Records for this exercise:
::::
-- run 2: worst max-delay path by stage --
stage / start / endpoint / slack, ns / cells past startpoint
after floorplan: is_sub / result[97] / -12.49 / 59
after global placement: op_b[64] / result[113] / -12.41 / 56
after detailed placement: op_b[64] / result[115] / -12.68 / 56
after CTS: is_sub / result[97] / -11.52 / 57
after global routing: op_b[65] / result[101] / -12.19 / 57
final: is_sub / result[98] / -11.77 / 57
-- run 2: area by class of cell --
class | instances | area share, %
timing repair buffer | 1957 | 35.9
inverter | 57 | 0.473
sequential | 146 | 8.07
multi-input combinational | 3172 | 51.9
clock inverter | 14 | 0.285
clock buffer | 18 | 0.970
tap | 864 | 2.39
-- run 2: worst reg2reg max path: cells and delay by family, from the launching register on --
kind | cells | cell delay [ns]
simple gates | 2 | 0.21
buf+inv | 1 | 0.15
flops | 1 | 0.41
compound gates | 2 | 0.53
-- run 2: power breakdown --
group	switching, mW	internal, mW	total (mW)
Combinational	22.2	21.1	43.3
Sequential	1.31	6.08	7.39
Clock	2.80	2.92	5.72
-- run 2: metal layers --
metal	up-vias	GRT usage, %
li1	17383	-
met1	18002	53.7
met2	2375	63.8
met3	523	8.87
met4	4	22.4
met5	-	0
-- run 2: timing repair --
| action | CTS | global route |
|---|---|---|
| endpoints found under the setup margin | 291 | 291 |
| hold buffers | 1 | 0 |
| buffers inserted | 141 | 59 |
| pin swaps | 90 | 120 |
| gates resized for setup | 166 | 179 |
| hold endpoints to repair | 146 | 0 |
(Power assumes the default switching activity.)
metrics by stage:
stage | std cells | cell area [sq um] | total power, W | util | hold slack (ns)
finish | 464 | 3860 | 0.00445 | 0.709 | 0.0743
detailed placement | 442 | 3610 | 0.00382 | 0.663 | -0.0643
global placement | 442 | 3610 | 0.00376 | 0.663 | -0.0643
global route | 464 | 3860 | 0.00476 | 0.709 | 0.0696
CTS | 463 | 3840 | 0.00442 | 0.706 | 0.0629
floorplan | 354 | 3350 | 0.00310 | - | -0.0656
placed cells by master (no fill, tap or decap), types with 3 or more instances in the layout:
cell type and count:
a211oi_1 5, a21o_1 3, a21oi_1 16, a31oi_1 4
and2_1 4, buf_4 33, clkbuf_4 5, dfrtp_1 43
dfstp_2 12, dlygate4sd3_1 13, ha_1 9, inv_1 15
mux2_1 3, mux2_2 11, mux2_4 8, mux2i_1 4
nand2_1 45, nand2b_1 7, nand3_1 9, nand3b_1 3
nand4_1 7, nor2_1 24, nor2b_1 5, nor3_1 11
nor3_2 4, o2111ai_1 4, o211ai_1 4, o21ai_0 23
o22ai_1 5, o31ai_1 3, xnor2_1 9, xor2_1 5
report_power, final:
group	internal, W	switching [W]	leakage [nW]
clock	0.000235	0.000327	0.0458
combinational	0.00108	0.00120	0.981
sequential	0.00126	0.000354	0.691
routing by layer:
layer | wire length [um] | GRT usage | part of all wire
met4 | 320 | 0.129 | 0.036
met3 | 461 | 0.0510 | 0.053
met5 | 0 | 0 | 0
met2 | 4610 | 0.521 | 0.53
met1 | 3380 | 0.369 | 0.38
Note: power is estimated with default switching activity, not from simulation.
::::
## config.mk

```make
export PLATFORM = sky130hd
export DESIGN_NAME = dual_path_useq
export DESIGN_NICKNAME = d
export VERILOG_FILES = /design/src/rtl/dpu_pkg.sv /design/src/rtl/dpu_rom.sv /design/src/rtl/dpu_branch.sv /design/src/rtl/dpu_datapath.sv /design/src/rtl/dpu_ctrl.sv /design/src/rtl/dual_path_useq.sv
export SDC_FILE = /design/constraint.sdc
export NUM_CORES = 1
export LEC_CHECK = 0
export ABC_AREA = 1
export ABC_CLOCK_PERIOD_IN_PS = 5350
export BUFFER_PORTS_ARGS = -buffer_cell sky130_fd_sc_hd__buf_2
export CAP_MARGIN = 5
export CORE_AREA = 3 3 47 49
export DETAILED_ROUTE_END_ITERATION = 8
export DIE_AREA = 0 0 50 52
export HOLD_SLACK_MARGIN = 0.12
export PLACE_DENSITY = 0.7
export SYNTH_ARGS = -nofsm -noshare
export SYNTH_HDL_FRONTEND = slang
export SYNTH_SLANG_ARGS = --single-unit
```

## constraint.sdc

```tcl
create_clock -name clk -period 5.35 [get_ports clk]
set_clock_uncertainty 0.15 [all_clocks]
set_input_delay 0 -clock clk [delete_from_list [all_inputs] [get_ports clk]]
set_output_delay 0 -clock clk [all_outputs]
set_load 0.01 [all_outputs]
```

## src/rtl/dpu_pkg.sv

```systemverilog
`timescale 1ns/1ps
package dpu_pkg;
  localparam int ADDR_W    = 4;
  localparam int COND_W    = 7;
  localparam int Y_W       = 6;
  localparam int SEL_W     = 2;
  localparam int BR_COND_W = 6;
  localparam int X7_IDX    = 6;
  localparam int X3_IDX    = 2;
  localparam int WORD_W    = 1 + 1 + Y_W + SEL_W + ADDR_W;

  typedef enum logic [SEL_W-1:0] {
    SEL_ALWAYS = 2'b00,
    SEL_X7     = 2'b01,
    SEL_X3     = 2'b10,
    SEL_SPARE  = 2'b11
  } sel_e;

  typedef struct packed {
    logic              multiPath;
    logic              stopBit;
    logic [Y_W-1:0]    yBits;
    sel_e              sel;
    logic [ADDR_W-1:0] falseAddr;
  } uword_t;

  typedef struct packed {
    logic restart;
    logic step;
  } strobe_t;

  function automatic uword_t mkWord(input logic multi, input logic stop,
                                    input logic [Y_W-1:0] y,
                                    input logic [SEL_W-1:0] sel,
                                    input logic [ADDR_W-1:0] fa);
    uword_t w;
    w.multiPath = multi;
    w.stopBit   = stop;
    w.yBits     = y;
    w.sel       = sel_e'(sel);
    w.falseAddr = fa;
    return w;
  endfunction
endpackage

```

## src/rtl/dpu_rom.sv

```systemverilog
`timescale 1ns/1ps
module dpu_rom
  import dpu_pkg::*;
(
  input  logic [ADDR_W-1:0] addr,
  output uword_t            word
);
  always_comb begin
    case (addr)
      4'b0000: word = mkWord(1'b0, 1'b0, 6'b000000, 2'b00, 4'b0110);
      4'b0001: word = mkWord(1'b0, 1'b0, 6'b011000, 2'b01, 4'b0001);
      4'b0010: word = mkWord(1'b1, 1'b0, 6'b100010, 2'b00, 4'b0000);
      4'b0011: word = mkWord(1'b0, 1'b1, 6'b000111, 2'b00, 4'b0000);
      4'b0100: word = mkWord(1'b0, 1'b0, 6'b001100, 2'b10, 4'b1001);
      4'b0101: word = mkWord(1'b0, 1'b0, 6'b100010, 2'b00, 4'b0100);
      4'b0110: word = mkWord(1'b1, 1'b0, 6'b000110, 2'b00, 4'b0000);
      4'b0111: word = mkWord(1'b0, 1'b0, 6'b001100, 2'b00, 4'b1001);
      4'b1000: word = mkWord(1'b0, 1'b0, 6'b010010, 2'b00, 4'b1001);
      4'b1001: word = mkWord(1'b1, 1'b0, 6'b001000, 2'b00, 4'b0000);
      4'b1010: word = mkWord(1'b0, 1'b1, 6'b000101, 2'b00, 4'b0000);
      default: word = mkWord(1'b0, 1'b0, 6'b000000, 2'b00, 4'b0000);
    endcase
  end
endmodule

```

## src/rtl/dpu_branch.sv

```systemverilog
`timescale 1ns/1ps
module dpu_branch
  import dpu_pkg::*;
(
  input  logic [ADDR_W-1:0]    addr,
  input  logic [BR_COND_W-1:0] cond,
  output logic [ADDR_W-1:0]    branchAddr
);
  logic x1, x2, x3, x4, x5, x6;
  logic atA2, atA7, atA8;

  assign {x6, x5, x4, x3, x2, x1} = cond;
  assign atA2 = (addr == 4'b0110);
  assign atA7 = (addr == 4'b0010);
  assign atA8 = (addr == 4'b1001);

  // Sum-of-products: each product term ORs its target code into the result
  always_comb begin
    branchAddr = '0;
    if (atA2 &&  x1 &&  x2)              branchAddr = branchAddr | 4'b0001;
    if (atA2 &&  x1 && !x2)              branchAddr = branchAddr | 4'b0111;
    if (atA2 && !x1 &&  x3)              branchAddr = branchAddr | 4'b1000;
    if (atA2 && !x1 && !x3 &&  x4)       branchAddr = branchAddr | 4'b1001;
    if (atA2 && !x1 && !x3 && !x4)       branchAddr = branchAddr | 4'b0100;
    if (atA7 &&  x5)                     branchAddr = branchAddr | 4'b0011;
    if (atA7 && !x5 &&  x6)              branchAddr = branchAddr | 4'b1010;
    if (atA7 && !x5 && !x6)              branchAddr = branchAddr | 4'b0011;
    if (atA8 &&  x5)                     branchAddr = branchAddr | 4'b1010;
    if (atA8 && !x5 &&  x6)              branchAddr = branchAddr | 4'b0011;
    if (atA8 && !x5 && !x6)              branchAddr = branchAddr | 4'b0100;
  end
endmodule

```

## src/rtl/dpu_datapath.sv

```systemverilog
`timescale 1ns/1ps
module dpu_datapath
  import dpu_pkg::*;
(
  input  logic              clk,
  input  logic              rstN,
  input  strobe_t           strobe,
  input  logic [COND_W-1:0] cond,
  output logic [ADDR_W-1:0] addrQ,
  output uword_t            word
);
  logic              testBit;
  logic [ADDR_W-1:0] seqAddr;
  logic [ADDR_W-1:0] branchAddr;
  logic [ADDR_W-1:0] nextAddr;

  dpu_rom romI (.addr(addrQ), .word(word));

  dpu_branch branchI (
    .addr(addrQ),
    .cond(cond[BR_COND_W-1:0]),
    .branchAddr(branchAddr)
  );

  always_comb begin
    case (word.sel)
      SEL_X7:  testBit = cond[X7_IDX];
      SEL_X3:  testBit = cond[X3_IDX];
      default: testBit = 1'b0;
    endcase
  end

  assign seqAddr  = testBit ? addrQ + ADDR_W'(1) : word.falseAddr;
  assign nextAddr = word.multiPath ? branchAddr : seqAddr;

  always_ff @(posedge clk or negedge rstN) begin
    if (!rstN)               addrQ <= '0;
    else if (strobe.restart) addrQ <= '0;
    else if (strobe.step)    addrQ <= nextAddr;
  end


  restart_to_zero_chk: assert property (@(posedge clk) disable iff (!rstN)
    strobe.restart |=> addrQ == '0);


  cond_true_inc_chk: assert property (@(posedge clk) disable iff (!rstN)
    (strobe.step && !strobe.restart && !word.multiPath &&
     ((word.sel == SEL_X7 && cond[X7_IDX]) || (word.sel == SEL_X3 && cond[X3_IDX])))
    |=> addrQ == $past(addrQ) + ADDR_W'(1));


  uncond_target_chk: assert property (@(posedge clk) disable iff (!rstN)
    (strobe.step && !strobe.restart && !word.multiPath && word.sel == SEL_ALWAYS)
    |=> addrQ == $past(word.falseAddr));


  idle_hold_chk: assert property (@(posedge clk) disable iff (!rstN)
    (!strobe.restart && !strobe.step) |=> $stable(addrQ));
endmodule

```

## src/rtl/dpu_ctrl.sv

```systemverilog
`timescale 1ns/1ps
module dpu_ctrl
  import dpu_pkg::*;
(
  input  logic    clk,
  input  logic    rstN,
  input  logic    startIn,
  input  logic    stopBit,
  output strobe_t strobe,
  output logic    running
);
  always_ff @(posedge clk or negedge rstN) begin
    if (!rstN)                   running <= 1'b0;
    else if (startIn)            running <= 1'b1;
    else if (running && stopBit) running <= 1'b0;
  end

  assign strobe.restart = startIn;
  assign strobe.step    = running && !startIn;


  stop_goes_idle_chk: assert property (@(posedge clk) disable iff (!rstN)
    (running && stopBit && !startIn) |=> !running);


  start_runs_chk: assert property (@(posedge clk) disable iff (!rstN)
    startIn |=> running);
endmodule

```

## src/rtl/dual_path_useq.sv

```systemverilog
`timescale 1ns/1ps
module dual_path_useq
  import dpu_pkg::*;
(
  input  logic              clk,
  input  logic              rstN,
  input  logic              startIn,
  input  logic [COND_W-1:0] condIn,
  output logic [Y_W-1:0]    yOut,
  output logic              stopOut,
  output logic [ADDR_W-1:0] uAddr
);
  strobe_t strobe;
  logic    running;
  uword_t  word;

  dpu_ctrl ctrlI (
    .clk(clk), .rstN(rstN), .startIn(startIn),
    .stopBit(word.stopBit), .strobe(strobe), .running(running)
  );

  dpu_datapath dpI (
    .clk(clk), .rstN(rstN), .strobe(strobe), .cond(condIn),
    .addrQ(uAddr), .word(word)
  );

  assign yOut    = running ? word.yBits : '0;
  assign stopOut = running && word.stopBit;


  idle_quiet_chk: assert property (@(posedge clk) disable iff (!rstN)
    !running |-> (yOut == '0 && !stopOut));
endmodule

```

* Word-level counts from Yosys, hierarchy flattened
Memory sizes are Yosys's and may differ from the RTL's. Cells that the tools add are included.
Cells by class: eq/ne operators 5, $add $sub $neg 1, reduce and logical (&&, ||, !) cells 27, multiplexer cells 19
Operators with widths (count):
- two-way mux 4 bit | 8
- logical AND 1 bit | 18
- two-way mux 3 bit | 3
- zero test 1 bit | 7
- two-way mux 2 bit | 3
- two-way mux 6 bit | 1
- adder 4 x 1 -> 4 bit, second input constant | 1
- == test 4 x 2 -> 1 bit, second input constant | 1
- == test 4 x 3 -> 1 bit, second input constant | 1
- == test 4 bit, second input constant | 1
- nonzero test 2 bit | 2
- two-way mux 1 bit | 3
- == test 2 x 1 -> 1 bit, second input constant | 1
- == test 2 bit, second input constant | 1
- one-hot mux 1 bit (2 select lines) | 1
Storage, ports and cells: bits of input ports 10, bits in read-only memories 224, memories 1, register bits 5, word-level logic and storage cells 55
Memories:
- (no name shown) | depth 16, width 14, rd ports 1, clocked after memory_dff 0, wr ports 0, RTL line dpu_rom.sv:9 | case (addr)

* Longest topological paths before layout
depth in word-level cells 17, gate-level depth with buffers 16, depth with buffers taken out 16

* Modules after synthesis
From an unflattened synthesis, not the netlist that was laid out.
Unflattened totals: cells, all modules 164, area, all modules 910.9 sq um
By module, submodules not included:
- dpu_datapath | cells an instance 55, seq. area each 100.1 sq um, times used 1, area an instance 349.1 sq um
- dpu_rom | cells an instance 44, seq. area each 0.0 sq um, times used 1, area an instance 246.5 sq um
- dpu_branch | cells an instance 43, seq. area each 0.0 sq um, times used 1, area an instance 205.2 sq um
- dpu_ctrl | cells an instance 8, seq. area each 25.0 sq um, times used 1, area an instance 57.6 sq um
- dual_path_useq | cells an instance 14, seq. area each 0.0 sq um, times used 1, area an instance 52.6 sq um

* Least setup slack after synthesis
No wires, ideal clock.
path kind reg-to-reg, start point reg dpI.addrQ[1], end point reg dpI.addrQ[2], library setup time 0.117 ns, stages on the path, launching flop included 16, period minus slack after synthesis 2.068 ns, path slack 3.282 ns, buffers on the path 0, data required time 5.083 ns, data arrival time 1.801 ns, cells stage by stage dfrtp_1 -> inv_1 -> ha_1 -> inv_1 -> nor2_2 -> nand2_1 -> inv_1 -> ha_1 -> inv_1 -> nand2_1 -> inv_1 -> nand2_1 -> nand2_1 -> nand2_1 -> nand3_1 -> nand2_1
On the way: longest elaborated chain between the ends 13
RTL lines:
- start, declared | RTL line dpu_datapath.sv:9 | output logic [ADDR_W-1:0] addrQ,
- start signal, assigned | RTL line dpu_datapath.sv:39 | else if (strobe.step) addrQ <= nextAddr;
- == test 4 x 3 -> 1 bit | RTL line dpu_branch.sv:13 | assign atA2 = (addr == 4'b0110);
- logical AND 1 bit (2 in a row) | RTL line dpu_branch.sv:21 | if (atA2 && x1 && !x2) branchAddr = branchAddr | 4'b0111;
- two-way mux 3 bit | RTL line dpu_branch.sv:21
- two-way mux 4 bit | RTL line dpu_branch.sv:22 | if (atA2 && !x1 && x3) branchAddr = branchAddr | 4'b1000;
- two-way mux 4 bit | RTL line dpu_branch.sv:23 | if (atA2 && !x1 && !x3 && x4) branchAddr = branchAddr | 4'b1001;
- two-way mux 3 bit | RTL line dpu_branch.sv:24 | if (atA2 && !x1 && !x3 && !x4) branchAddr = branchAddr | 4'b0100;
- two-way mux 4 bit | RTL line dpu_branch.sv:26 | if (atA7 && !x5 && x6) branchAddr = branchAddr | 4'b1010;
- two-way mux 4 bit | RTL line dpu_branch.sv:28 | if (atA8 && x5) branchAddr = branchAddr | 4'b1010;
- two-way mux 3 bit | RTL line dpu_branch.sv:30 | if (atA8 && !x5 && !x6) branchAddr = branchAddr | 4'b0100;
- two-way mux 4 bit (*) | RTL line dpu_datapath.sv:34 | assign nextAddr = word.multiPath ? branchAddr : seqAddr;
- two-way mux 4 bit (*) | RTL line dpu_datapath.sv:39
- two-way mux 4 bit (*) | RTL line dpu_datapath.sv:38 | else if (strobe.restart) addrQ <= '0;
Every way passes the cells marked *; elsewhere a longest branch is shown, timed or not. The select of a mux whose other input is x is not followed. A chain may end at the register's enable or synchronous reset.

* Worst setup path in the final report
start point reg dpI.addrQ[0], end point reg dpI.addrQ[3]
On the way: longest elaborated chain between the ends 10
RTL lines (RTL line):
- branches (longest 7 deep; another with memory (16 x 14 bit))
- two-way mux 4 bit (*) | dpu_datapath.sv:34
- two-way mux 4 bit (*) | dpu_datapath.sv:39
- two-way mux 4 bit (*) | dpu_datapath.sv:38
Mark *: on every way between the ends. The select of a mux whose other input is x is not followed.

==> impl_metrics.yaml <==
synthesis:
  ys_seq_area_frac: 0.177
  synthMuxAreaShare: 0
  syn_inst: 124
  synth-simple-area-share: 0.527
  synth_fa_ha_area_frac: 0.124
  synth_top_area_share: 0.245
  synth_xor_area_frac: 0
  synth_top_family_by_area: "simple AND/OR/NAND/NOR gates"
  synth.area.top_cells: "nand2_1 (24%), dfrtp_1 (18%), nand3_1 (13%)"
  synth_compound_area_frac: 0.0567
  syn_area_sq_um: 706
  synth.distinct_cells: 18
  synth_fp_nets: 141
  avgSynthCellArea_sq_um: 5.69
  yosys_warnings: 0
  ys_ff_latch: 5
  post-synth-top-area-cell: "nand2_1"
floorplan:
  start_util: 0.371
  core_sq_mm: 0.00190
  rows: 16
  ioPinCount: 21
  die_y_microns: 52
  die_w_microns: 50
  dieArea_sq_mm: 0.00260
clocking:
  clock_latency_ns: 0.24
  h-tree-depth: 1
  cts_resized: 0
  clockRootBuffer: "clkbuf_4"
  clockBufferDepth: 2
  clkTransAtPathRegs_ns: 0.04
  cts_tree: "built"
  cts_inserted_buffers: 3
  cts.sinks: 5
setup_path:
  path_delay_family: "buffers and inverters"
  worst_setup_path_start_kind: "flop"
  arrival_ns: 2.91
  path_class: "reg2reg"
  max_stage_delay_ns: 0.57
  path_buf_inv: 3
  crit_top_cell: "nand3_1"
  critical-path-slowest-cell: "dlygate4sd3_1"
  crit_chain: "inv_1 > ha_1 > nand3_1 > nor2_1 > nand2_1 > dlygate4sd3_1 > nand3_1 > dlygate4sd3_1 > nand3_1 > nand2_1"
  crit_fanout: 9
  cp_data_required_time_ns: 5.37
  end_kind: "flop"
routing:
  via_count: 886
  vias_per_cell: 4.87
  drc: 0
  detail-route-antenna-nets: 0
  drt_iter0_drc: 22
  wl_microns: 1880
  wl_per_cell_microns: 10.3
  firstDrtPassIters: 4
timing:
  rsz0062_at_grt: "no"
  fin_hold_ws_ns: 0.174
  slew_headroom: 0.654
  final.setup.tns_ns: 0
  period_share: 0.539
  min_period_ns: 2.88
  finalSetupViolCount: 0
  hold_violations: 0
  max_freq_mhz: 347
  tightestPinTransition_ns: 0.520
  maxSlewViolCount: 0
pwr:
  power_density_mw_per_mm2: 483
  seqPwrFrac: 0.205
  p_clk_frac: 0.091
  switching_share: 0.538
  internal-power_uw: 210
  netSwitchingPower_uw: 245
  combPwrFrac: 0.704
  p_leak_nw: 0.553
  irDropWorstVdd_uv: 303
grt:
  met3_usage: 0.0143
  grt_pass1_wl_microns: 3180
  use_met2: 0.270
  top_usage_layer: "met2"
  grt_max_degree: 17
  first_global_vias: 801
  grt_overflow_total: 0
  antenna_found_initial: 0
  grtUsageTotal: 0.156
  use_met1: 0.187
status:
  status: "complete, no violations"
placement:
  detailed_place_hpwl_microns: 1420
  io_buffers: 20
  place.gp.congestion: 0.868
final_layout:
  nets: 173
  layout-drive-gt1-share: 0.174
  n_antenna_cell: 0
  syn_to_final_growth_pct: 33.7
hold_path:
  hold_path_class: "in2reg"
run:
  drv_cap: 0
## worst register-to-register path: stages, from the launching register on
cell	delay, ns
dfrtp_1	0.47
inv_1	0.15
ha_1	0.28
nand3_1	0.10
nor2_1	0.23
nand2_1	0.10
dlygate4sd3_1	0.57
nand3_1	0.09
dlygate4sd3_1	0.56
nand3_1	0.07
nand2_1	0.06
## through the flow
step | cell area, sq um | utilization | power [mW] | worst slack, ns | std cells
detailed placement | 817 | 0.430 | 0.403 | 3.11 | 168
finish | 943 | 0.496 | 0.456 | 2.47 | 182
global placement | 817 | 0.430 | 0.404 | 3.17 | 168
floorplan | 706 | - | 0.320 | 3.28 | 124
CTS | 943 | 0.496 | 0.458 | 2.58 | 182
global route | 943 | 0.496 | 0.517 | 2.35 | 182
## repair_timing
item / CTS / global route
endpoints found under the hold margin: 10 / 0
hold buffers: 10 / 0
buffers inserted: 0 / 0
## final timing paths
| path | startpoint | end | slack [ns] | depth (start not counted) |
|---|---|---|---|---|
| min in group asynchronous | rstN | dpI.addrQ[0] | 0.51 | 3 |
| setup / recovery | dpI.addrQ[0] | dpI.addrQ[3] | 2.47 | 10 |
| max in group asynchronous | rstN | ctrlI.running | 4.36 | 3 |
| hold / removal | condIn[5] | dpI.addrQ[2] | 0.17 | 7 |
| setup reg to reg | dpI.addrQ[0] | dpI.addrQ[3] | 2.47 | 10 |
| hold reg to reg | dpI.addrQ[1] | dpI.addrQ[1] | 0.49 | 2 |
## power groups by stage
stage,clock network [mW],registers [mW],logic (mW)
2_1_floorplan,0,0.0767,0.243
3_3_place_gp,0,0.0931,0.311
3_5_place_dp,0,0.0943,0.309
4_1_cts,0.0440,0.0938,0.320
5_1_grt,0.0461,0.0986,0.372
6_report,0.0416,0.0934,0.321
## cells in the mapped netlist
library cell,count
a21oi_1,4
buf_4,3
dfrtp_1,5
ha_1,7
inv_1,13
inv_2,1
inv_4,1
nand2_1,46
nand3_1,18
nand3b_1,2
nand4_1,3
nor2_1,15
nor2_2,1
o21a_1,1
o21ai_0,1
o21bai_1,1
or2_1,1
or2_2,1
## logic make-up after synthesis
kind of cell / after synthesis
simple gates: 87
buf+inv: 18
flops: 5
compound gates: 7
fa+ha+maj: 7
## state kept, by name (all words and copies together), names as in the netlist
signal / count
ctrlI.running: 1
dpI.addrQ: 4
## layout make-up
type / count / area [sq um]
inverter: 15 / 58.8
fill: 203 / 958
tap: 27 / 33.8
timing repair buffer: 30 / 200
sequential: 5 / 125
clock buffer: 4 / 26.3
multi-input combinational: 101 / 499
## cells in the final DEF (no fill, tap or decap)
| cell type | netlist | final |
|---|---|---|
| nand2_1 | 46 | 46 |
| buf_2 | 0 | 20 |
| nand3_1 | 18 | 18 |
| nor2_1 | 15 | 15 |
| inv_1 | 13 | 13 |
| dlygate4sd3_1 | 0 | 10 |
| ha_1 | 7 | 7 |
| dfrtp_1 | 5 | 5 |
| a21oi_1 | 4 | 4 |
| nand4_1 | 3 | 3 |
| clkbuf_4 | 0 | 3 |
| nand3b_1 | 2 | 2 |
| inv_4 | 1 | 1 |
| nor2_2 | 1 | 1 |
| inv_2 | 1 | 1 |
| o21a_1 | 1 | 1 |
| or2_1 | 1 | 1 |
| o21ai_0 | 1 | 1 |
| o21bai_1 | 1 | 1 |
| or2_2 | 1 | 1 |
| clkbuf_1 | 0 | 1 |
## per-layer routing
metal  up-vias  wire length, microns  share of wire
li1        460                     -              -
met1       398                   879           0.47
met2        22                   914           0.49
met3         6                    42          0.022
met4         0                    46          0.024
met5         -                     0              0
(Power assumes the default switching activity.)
::::
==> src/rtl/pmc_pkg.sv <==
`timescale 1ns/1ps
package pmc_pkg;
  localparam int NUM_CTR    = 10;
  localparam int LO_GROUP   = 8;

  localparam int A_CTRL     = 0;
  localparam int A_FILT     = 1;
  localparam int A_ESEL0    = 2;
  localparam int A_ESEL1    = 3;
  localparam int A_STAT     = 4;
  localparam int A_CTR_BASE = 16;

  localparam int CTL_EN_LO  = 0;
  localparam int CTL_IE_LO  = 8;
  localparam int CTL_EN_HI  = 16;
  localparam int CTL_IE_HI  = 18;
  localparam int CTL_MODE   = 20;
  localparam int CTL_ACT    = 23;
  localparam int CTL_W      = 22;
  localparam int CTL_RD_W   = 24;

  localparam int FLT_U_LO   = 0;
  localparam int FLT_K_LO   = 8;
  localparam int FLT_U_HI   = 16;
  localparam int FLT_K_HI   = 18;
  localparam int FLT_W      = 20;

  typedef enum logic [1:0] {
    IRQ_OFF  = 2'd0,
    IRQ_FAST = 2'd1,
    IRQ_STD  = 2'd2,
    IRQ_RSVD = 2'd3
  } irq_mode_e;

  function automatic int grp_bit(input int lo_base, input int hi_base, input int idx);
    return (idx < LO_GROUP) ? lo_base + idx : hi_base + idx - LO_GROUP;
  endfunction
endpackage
::::
Task to complete:
This task needs one value: the number of lines in the material above that contain the word "instances".

Task response:
2